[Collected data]
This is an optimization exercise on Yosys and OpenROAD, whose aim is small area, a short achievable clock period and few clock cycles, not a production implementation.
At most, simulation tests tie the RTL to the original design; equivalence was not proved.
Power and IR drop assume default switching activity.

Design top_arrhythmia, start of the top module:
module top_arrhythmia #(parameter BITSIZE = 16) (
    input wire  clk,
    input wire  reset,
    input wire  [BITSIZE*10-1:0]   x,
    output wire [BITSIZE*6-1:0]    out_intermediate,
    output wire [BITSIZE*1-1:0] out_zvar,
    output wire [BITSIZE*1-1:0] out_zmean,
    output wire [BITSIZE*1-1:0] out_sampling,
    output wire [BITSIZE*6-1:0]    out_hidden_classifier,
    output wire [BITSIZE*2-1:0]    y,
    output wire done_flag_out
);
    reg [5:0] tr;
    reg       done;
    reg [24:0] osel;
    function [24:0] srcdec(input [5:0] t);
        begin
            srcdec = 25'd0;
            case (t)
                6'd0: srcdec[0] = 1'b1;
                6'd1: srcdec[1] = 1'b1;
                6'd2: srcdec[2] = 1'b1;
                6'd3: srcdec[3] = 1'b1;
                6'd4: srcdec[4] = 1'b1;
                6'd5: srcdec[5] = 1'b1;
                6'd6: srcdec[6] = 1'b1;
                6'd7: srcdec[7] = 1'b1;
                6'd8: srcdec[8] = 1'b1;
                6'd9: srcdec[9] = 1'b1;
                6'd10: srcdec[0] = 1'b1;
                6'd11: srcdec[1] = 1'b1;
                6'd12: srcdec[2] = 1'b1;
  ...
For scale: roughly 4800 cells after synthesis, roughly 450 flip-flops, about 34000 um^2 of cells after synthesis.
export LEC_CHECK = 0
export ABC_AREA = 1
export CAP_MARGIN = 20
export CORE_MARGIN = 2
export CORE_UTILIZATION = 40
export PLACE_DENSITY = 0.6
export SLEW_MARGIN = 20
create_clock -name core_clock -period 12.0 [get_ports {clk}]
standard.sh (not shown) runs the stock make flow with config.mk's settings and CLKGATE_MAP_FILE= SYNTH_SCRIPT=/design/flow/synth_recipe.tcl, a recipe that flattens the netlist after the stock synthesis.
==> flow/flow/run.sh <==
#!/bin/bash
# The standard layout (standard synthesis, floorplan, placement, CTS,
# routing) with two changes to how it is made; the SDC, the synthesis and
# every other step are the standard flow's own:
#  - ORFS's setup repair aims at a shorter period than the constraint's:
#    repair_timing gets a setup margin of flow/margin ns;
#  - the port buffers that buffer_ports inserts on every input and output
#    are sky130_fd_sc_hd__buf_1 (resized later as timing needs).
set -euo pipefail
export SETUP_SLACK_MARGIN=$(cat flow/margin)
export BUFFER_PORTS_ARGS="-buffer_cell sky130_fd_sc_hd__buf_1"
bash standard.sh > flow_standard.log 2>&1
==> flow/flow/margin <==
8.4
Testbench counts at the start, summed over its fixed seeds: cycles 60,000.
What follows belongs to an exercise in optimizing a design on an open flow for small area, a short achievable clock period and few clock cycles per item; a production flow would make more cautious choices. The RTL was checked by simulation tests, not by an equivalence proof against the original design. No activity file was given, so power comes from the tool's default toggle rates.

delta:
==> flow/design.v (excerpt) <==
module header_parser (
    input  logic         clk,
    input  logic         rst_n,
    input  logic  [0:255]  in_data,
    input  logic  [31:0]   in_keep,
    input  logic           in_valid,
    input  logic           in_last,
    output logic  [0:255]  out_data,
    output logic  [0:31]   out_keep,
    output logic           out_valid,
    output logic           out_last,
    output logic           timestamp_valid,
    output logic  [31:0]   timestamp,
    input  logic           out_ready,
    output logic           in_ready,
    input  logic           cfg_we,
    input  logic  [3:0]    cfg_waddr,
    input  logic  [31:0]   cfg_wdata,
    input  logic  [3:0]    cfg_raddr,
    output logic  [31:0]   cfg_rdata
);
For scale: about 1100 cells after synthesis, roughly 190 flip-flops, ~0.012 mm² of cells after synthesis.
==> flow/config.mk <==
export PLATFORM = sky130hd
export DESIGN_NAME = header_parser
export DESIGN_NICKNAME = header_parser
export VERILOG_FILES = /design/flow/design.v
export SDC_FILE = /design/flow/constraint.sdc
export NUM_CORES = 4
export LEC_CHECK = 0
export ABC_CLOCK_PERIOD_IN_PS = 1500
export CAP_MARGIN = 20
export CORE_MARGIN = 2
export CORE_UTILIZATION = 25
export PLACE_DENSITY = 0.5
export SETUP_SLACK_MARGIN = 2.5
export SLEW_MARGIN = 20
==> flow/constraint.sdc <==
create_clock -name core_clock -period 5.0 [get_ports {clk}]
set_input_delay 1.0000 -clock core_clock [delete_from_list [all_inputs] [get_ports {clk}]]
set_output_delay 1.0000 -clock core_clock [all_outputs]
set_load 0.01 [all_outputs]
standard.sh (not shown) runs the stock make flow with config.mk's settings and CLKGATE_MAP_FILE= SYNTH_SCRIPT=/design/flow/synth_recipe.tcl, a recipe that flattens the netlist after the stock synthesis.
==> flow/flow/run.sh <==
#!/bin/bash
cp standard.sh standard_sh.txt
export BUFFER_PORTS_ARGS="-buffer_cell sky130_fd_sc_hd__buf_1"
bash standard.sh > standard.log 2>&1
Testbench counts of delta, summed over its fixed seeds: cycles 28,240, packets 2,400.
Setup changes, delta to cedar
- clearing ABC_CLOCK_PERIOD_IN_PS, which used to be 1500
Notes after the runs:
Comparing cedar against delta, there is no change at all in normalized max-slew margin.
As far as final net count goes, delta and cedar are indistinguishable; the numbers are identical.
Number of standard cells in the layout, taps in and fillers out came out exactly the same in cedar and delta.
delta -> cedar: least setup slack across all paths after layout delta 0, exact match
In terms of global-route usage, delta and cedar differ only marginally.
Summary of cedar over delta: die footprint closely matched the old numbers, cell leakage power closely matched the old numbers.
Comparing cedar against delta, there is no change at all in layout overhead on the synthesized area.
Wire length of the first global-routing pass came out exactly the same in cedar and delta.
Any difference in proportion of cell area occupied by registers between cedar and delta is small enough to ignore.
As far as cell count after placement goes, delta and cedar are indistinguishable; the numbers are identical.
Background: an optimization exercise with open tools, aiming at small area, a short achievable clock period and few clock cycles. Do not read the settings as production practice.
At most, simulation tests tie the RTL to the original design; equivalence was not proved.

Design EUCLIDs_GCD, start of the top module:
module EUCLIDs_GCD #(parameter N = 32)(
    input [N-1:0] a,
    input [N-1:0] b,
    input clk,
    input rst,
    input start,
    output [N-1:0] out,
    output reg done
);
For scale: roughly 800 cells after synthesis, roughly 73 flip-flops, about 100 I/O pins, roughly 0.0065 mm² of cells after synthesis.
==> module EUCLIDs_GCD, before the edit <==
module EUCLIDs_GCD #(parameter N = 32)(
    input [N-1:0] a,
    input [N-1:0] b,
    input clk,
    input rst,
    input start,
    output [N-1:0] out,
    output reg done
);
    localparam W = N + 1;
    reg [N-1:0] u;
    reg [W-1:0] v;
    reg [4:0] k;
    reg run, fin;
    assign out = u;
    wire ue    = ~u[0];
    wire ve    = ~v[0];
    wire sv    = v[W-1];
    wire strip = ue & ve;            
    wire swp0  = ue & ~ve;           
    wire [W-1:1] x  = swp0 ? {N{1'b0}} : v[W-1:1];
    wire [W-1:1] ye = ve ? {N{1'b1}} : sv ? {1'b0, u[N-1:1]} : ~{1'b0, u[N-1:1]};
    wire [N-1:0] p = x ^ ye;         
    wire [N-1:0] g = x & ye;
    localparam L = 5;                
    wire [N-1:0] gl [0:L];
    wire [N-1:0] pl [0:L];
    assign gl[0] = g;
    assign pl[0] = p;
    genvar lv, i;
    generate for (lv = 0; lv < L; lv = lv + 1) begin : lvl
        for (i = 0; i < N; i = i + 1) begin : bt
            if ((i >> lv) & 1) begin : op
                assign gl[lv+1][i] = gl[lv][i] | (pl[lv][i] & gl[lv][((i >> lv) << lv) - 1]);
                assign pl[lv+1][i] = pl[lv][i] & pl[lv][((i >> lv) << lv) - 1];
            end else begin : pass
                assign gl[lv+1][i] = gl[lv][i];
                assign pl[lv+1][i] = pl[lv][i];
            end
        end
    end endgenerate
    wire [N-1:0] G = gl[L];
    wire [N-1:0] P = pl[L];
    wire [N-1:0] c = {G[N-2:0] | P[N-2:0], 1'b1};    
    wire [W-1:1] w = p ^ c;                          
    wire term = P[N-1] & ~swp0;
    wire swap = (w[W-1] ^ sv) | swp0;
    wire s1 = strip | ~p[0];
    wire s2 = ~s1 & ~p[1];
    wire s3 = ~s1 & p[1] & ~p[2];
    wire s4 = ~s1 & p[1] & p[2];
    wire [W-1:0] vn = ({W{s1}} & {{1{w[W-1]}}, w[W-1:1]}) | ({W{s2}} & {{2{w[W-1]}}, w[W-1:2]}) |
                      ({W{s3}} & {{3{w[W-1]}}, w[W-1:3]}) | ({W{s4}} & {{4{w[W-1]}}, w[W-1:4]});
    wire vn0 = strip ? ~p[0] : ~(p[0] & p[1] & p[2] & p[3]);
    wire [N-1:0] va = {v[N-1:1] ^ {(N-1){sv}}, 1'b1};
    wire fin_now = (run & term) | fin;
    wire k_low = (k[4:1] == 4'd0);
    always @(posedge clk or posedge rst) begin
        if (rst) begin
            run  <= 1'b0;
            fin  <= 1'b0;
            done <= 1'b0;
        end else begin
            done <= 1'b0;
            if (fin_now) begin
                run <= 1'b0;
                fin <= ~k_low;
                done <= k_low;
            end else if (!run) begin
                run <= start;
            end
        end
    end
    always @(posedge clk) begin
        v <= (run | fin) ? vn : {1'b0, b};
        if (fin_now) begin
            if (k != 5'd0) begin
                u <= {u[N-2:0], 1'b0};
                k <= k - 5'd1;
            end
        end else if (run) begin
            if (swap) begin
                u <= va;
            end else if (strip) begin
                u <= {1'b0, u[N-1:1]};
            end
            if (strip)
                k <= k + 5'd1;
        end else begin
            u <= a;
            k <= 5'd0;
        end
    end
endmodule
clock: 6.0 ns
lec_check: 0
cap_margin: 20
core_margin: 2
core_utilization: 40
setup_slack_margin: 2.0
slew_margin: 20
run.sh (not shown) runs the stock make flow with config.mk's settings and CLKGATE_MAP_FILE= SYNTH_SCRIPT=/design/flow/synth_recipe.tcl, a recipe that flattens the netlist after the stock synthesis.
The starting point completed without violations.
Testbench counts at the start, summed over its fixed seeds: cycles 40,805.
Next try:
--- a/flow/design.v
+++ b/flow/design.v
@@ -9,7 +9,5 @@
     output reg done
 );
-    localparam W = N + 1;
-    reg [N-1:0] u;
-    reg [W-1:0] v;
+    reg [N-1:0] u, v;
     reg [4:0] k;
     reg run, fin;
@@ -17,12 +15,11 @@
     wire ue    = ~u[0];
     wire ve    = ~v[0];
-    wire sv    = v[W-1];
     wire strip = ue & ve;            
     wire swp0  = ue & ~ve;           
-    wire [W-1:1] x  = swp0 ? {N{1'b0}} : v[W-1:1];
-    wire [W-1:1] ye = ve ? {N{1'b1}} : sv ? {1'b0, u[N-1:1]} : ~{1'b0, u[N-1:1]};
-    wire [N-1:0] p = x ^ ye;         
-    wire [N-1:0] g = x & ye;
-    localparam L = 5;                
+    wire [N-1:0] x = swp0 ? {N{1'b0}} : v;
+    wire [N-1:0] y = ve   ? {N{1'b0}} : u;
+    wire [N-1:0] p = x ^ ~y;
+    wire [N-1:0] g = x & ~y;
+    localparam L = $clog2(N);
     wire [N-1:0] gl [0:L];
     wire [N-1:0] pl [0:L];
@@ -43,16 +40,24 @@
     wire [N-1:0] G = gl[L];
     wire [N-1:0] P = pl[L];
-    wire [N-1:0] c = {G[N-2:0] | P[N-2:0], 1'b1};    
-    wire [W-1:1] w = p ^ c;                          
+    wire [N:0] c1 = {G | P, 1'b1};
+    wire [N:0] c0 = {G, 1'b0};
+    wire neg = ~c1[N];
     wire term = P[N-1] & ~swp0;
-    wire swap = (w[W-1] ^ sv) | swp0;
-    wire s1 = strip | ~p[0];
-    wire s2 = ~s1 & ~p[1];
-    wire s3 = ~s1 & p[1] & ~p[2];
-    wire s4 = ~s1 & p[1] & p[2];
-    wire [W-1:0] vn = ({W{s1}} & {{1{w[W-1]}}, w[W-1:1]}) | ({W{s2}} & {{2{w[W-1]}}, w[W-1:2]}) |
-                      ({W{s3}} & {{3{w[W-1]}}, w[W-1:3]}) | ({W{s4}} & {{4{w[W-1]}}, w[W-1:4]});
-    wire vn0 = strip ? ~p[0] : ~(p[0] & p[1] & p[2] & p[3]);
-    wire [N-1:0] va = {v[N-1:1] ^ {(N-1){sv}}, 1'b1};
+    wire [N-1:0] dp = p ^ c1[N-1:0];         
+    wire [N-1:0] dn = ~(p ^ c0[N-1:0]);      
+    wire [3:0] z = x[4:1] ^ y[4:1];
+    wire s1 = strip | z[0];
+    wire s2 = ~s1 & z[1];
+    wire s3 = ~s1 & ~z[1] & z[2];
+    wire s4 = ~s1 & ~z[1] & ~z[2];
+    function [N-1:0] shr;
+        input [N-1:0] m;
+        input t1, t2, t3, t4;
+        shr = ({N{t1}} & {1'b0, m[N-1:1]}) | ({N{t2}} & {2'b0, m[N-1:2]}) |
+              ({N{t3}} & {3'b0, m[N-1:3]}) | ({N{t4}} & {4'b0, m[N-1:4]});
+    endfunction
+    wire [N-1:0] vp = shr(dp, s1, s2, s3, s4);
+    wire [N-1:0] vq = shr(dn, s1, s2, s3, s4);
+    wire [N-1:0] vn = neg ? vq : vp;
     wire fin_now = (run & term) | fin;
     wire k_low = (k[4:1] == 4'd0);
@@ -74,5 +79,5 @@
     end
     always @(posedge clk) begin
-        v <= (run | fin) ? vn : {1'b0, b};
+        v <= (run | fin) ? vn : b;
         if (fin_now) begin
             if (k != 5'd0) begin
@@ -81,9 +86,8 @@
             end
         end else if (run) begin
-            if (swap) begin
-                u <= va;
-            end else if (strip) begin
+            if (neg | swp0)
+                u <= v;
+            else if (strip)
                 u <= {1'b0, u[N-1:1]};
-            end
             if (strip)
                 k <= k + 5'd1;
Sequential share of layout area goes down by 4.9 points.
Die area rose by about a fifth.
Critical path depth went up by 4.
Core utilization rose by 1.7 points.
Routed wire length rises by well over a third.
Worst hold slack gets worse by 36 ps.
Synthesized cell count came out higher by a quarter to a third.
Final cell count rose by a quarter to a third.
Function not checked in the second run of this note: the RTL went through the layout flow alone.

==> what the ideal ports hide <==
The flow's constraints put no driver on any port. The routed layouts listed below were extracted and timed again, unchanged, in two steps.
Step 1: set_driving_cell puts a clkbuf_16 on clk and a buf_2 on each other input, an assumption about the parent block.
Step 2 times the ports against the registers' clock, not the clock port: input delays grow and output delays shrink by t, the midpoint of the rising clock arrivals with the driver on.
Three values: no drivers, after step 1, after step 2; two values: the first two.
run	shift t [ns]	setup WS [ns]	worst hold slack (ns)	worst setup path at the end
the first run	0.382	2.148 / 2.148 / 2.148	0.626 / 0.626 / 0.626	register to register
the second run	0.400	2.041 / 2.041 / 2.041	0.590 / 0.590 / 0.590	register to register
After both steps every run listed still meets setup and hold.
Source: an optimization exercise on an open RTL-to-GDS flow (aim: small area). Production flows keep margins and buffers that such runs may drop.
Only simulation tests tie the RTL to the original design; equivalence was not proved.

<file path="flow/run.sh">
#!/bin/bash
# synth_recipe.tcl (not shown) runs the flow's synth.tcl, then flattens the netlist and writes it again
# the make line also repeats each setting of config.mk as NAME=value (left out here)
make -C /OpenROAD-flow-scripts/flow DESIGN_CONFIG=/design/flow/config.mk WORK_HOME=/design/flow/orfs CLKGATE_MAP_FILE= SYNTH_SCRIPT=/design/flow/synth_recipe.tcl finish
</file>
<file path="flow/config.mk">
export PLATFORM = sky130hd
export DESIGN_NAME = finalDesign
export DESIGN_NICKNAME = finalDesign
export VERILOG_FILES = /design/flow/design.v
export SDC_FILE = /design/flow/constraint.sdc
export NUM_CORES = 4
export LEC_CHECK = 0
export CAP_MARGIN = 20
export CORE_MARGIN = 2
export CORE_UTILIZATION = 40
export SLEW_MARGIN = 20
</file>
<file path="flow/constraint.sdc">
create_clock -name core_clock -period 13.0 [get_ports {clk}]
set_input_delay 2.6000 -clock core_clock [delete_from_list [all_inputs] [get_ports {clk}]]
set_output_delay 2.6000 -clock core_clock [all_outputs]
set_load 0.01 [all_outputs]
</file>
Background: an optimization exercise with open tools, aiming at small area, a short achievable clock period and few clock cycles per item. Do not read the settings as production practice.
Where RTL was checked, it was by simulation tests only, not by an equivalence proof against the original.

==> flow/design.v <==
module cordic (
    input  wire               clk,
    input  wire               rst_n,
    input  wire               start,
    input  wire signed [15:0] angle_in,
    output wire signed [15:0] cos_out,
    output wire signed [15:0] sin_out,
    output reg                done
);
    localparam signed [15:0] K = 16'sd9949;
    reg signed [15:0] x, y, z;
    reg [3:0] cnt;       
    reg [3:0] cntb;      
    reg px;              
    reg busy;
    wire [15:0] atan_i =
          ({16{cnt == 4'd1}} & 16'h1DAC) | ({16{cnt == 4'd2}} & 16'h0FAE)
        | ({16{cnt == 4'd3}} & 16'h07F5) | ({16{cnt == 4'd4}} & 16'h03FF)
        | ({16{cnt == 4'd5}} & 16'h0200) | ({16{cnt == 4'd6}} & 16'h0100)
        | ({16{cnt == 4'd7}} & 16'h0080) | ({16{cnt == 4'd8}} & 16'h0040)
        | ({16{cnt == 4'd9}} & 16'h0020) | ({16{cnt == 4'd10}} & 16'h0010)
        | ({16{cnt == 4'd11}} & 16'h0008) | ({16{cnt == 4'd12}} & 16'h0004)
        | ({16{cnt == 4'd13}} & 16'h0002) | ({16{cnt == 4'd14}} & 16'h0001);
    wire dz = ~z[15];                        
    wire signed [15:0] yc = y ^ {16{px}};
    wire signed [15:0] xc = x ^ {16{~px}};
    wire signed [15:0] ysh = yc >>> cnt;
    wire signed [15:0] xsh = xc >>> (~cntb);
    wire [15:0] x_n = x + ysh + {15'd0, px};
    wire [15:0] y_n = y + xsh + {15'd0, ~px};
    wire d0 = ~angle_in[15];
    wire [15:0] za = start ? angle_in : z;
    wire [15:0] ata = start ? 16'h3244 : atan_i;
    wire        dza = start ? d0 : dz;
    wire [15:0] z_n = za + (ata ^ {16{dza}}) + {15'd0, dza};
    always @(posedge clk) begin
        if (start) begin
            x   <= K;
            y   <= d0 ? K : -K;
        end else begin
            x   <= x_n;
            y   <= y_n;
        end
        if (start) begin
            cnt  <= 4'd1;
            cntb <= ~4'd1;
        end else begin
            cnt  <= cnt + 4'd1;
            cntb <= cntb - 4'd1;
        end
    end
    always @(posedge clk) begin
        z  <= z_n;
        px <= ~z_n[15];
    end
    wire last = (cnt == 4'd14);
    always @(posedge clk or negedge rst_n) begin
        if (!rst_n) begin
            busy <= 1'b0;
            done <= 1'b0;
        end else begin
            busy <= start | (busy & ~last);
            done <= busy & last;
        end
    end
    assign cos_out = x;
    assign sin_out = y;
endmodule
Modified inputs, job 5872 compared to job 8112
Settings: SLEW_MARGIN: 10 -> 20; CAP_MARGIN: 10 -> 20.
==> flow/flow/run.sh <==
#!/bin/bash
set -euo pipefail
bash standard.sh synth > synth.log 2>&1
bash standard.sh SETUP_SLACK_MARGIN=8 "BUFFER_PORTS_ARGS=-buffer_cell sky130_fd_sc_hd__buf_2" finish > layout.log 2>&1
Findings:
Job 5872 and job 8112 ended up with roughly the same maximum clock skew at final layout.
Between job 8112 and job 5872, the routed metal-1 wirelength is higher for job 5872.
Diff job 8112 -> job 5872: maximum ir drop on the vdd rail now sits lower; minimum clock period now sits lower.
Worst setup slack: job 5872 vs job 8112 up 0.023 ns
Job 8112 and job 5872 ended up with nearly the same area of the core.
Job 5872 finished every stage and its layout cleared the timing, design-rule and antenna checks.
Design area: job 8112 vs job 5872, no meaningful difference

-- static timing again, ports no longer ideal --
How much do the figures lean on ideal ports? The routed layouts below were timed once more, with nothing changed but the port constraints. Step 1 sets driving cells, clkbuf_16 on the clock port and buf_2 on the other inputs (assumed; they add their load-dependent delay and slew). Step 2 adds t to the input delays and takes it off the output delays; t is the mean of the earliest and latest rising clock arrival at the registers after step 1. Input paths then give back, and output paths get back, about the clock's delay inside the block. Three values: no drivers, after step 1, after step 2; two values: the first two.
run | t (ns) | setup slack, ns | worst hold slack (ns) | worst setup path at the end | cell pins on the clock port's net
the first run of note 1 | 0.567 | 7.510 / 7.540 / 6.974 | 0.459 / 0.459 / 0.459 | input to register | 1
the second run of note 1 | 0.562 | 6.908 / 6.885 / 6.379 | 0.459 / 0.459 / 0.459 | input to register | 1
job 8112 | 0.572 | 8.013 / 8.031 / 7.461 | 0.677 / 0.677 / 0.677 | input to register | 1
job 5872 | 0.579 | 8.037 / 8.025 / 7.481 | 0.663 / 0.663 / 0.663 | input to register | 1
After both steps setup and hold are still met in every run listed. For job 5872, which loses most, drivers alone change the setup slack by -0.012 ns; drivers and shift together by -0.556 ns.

PROBLEM TO SOLVE — If a line comes after the one that contains "# every other", leave it out; return every line of the entries up to that point exactly, starting with the first, with that line included.

ANSWER TO THE EXERCISE —
This is an optimization exercise on Yosys and OpenROAD, whose aim is small area, a short achievable clock period and few clock cycles, not a production implementation.
At most, simulation tests tie the RTL to the original design; equivalence was not proved.
Power and IR drop assume default switching activity.

Design top_arrhythmia, start of the top module:
module top_arrhythmia #(parameter BITSIZE = 16) (
    input wire  clk,
    input wire  reset,
    input wire  [BITSIZE*10-1:0]   x,
    output wire [BITSIZE*6-1:0]    out_intermediate,
    output wire [BITSIZE*1-1:0] out_zvar,
    output wire [BITSIZE*1-1:0] out_zmean,
    output wire [BITSIZE*1-1:0] out_sampling,
    output wire [BITSIZE*6-1:0]    out_hidden_classifier,
    output wire [BITSIZE*2-1:0]    y,
    output wire done_flag_out
);
    reg [5:0] tr;
    reg       done;
    reg [24:0] osel;
    function [24:0] srcdec(input [5:0] t);
        begin
            srcdec = 25'd0;
            case (t)
                6'd0: srcdec[0] = 1'b1;
                6'd1: srcdec[1] = 1'b1;
                6'd2: srcdec[2] = 1'b1;
                6'd3: srcdec[3] = 1'b1;
                6'd4: srcdec[4] = 1'b1;
                6'd5: srcdec[5] = 1'b1;
                6'd6: srcdec[6] = 1'b1;
                6'd7: srcdec[7] = 1'b1;
                6'd8: srcdec[8] = 1'b1;
                6'd9: srcdec[9] = 1'b1;
                6'd10: srcdec[0] = 1'b1;
                6'd11: srcdec[1] = 1'b1;
                6'd12: srcdec[2] = 1'b1;
  ...
For scale: roughly 4800 cells after synthesis, roughly 450 flip-flops, about 34000 um^2 of cells after synthesis.
export LEC_CHECK = 0
export ABC_AREA = 1
export CAP_MARGIN = 20
export CORE_MARGIN = 2
export CORE_UTILIZATION = 40
export PLACE_DENSITY = 0.6
export SLEW_MARGIN = 20
create_clock -name core_clock -period 12.0 [get_ports {clk}]
standard.sh (not shown) runs the stock make flow with config.mk's settings and CLKGATE_MAP_FILE= SYNTH_SCRIPT=/design/flow/synth_recipe.tcl, a recipe that flattens the netlist after the stock synthesis.
==> flow/flow/run.sh <==
#!/bin/bash
# The standard layout (standard synthesis, floorplan, placement, CTS,
# routing) with two changes to how it is made; the SDC, the synthesis and
# every other step are the standard flow's own:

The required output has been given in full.